Work item: Copy each line below that has "part".

Data to use:
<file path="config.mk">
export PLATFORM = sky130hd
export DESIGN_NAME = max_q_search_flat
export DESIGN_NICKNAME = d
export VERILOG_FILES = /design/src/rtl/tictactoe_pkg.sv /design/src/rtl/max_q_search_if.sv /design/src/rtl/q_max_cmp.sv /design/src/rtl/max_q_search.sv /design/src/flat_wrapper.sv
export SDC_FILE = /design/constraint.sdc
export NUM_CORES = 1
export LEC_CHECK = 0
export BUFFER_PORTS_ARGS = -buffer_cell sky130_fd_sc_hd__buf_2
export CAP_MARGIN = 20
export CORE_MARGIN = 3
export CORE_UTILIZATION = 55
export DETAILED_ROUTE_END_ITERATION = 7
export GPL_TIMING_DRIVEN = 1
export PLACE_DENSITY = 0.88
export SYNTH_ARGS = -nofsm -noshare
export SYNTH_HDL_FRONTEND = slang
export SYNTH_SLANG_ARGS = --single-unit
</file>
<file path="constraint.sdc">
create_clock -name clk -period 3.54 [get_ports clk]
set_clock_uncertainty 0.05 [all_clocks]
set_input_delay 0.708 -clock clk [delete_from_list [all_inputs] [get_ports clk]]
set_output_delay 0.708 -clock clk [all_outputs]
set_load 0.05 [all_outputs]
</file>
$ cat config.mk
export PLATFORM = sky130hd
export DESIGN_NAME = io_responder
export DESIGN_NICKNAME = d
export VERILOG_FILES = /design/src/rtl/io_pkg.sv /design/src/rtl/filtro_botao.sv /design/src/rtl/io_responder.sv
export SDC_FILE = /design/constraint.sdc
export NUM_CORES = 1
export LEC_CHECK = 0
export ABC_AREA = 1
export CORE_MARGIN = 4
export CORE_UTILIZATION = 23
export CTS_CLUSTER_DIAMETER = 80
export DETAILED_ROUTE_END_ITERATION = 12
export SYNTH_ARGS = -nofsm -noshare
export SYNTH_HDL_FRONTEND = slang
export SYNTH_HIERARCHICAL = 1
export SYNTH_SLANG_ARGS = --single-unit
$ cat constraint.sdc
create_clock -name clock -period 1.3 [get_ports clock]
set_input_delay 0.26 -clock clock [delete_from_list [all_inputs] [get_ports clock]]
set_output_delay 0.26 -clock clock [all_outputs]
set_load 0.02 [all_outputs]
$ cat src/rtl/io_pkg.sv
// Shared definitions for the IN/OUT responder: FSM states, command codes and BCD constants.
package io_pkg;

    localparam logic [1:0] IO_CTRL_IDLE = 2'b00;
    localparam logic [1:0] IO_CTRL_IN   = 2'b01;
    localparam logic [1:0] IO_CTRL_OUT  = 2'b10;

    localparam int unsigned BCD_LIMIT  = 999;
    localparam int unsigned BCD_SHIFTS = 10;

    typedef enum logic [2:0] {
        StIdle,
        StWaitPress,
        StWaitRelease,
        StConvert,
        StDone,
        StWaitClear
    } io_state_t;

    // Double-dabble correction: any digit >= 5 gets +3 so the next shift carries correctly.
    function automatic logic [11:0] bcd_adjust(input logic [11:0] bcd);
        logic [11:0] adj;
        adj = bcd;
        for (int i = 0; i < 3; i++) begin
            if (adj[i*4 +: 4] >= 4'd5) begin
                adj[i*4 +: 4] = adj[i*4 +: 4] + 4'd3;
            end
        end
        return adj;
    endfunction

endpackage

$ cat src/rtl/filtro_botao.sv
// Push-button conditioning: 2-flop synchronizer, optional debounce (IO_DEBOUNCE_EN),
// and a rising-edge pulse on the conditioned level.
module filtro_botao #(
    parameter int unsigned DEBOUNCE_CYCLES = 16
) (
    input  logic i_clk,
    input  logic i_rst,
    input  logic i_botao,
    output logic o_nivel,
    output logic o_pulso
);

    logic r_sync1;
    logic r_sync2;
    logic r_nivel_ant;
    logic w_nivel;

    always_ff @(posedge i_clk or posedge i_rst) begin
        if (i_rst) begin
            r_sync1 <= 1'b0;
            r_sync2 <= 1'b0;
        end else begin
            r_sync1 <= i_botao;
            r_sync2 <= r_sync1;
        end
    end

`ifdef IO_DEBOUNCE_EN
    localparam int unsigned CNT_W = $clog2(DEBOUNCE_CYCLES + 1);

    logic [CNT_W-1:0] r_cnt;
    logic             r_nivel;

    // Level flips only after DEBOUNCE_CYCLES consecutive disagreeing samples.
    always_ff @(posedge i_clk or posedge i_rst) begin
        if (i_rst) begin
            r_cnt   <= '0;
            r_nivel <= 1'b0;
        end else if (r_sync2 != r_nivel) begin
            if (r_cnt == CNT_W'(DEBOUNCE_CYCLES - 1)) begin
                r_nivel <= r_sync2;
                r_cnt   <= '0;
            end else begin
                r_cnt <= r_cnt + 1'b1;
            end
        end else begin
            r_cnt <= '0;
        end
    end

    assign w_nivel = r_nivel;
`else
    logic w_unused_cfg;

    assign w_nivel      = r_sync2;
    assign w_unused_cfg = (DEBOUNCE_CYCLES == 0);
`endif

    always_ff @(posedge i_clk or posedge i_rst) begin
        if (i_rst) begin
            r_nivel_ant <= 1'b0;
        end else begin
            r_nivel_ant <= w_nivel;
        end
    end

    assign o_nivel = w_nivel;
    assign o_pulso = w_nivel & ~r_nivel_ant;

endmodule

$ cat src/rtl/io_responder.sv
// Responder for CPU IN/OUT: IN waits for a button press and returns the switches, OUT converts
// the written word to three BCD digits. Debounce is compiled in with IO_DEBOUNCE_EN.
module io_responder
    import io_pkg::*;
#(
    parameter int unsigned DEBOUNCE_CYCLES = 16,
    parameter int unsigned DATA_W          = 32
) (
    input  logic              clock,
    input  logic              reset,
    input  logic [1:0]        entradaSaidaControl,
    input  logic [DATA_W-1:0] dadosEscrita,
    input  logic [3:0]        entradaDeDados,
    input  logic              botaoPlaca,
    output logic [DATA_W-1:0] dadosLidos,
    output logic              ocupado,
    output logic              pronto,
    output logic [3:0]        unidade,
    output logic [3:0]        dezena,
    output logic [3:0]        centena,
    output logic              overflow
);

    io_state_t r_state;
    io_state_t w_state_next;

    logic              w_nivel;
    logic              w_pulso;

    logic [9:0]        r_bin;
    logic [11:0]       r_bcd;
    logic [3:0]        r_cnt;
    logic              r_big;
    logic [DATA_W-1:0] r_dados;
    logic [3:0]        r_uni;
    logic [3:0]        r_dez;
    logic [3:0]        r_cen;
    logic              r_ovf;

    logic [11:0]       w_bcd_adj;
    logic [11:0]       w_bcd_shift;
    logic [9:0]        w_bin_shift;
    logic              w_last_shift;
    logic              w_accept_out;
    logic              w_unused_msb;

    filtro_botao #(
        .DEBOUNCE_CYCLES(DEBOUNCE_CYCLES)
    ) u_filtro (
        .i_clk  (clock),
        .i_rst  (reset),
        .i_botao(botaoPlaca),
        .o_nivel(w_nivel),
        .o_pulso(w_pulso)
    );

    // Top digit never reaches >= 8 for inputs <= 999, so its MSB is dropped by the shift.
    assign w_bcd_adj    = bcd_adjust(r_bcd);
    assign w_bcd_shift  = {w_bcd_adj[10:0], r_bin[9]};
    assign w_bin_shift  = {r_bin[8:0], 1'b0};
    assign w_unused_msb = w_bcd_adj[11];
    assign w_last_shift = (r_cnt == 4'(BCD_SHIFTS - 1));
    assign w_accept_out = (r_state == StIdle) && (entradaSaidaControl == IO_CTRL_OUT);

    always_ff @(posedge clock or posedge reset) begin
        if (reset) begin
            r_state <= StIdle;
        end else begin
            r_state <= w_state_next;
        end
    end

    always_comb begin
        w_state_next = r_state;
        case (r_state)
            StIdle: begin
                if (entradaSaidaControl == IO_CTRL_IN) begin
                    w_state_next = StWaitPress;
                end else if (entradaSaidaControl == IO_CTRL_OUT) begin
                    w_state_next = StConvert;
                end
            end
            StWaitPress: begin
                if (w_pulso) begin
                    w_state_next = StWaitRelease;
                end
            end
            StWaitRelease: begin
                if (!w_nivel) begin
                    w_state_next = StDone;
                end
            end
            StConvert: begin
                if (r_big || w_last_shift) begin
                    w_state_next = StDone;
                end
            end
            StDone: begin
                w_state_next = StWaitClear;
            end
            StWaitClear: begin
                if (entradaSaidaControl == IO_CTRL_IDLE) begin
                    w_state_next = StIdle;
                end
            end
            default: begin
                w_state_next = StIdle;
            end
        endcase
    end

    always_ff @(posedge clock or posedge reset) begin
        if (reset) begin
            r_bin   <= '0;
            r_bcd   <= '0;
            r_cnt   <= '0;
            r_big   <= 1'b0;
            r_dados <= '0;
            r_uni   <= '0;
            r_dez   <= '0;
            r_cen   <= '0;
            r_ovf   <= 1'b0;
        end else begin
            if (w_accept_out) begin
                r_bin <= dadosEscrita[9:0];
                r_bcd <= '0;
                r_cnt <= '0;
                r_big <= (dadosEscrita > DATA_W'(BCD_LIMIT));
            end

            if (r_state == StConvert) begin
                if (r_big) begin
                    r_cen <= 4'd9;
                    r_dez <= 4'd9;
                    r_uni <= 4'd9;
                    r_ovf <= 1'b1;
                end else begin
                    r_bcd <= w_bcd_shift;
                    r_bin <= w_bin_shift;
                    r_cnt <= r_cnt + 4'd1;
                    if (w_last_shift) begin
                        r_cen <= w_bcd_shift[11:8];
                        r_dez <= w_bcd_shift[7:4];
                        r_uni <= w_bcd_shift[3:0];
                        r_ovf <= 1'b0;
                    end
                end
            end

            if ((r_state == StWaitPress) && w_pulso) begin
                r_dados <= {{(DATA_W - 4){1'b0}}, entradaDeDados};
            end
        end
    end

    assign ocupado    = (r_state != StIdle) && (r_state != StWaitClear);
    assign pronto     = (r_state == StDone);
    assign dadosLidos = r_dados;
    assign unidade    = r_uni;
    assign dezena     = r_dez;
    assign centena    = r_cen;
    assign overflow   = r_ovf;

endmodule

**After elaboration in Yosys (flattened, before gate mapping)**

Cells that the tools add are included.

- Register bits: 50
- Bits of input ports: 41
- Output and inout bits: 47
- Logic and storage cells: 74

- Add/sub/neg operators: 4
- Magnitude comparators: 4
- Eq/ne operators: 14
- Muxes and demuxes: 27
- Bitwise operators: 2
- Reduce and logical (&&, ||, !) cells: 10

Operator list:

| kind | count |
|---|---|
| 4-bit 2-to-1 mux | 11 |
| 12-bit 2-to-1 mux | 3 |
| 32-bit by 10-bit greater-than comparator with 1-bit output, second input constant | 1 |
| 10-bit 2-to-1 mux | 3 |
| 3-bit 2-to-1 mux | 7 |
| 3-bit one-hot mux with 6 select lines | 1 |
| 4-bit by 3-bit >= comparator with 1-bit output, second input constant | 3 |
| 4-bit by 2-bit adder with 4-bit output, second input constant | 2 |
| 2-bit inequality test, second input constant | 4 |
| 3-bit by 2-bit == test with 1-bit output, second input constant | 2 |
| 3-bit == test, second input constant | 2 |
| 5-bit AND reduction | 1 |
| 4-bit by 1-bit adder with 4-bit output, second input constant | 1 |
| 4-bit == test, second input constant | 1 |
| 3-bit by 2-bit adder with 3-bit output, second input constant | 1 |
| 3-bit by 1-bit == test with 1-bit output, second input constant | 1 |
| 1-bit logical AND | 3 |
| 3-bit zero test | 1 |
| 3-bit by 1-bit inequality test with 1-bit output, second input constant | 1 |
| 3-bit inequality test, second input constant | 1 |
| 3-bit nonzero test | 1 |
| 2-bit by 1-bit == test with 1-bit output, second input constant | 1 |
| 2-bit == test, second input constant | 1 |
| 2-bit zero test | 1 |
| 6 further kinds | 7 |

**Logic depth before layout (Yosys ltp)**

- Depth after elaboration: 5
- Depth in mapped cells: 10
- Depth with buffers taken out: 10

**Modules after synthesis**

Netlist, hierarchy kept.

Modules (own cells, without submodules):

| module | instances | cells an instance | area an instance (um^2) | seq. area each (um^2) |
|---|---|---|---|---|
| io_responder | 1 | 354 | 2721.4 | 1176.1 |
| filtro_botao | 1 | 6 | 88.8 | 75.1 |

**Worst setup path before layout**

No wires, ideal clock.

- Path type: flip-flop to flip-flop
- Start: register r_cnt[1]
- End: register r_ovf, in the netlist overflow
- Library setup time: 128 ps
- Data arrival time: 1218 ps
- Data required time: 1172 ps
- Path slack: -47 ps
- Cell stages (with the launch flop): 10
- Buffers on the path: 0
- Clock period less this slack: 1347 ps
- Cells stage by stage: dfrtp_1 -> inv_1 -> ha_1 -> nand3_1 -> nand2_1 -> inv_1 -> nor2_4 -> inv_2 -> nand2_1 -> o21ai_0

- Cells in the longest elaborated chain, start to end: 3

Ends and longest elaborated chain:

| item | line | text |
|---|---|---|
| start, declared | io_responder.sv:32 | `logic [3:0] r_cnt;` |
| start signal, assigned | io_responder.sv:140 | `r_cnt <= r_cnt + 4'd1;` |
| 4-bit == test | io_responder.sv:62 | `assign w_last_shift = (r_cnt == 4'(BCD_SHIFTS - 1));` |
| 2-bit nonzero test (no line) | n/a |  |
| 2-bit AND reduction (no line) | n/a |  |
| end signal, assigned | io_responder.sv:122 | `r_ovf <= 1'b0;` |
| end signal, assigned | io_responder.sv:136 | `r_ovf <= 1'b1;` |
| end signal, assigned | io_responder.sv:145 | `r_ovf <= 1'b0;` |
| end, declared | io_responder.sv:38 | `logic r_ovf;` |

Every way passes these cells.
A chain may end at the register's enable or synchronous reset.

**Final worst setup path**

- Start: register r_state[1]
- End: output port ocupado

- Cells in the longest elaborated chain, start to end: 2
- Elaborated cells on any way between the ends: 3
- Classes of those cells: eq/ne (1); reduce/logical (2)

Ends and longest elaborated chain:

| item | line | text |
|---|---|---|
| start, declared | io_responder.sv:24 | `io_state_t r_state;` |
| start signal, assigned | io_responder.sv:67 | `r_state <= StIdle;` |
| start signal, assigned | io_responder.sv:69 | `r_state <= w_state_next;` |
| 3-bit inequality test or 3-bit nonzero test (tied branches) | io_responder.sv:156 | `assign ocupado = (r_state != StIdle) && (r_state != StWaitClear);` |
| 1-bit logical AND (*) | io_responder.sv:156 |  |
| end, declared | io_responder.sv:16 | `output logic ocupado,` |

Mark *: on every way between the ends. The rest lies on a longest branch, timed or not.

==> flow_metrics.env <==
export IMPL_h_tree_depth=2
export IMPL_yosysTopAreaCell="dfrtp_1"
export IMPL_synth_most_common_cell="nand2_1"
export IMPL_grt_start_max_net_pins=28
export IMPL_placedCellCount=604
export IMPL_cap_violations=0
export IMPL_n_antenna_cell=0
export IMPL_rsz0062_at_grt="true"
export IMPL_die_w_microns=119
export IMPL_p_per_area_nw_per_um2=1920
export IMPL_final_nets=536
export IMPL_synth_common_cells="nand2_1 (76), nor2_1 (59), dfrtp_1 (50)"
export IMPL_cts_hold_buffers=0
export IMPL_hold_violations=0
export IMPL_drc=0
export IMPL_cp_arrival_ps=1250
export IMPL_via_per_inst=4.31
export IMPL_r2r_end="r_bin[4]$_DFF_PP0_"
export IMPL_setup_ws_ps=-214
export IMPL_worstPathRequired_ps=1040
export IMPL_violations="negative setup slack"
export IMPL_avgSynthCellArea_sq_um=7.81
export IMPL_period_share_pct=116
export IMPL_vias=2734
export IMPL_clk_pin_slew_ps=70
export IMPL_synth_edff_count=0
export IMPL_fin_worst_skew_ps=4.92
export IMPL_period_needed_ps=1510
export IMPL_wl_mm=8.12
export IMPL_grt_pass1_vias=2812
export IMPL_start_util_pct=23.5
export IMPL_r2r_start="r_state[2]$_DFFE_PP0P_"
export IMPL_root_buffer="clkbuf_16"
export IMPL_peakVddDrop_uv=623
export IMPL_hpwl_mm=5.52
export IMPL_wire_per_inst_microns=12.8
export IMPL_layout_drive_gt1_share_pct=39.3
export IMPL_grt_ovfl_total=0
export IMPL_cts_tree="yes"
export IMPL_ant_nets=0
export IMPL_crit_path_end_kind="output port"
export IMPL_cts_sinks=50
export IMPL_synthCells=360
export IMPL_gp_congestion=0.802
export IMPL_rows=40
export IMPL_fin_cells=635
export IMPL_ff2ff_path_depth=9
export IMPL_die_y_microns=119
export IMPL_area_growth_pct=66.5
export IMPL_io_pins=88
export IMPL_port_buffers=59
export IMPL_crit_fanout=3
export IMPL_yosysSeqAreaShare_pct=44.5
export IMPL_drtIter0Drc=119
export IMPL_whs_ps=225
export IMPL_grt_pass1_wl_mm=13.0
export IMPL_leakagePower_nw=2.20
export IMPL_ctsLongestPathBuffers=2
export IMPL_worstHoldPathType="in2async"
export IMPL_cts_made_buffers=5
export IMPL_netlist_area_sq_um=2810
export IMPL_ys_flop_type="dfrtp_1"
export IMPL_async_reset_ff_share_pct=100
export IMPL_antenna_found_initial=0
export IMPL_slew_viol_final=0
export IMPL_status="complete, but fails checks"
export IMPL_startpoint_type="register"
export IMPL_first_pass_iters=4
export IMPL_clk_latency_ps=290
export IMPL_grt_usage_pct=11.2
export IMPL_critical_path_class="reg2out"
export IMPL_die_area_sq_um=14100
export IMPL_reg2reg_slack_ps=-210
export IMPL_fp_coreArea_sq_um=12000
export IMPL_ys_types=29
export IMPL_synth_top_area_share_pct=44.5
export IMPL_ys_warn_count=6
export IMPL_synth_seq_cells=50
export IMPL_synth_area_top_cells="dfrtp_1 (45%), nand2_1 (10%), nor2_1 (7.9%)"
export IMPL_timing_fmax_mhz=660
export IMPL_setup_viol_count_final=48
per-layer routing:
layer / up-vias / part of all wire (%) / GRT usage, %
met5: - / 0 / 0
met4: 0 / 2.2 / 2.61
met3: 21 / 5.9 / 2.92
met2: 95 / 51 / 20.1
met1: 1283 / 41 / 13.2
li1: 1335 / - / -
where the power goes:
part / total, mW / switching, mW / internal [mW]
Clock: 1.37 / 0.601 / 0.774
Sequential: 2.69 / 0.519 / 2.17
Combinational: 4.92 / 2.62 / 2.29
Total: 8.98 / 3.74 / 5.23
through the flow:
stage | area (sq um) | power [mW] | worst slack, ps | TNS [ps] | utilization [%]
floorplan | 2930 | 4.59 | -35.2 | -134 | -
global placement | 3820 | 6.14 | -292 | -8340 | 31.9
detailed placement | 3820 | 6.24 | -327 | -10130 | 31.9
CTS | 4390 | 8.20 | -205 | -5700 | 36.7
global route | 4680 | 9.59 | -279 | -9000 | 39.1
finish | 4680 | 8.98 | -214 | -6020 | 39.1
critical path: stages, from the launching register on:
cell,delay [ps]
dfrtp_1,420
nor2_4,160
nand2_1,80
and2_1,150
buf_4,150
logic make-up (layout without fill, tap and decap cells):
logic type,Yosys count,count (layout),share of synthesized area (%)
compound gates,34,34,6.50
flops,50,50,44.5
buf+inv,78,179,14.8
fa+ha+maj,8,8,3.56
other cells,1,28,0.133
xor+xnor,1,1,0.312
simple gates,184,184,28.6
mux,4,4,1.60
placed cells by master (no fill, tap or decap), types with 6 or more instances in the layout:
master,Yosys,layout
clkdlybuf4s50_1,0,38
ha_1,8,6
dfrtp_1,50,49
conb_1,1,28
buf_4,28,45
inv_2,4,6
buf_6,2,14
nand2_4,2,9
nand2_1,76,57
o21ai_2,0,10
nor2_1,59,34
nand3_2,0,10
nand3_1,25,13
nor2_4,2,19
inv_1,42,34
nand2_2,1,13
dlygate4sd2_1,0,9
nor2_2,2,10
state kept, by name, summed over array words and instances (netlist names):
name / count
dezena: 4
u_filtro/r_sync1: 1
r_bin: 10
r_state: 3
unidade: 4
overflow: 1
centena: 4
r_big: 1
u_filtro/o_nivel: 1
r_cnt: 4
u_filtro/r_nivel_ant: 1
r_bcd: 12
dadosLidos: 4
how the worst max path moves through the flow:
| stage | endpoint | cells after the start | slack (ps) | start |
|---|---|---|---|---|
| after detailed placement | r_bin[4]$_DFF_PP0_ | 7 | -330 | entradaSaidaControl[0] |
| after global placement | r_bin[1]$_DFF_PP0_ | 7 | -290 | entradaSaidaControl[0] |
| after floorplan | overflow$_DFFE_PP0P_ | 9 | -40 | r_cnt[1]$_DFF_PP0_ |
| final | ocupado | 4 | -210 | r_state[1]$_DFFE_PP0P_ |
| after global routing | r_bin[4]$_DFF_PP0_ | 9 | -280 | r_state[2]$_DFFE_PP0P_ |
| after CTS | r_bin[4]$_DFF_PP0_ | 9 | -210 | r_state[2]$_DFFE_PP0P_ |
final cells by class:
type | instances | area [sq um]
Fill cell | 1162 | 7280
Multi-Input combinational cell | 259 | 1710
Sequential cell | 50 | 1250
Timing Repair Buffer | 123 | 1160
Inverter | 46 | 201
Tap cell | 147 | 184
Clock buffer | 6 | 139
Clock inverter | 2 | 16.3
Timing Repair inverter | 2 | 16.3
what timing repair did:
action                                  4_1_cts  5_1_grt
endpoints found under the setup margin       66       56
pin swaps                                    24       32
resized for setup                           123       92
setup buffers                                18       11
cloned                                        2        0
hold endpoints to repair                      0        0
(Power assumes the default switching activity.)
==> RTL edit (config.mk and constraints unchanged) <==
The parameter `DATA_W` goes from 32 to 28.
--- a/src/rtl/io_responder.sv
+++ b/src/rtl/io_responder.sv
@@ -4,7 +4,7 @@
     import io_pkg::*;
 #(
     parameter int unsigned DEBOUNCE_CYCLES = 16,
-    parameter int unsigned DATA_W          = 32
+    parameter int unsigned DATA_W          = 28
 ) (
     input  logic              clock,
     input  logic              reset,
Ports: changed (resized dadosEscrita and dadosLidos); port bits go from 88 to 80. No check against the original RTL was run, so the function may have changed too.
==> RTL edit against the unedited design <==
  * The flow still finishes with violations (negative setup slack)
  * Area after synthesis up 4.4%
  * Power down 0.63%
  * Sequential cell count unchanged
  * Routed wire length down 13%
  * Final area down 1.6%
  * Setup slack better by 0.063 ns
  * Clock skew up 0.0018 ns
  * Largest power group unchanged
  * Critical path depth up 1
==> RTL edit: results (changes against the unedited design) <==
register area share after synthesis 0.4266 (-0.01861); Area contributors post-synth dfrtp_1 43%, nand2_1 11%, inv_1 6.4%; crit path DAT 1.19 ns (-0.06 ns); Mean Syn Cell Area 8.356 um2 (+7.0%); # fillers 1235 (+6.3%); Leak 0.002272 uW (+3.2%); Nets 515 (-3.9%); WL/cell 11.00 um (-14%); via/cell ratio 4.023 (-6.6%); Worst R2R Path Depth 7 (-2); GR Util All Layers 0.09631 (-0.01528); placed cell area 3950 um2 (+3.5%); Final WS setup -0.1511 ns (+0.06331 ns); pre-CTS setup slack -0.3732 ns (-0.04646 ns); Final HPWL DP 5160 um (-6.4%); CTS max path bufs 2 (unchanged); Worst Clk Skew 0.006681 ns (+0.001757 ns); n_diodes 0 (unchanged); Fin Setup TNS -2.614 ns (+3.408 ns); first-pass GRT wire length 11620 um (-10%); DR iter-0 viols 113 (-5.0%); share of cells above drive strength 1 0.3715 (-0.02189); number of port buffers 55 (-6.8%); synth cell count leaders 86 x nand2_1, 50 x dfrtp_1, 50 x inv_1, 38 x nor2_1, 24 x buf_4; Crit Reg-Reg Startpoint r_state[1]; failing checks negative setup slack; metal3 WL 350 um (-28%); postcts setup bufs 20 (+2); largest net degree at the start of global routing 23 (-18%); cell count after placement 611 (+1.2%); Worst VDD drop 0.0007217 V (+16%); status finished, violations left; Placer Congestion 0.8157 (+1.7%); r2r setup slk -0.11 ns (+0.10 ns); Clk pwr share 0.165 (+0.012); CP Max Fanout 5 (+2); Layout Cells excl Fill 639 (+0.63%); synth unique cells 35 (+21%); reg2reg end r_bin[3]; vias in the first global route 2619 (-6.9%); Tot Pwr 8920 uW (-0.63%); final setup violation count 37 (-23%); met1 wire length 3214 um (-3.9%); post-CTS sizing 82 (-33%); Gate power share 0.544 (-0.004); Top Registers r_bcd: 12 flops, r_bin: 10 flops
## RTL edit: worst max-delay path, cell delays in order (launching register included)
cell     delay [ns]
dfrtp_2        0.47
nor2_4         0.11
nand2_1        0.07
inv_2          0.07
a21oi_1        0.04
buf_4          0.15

Solution:
layer / up-vias / part of all wire (%) / GRT usage, %
part / total, mW / switching, mW / internal [mW]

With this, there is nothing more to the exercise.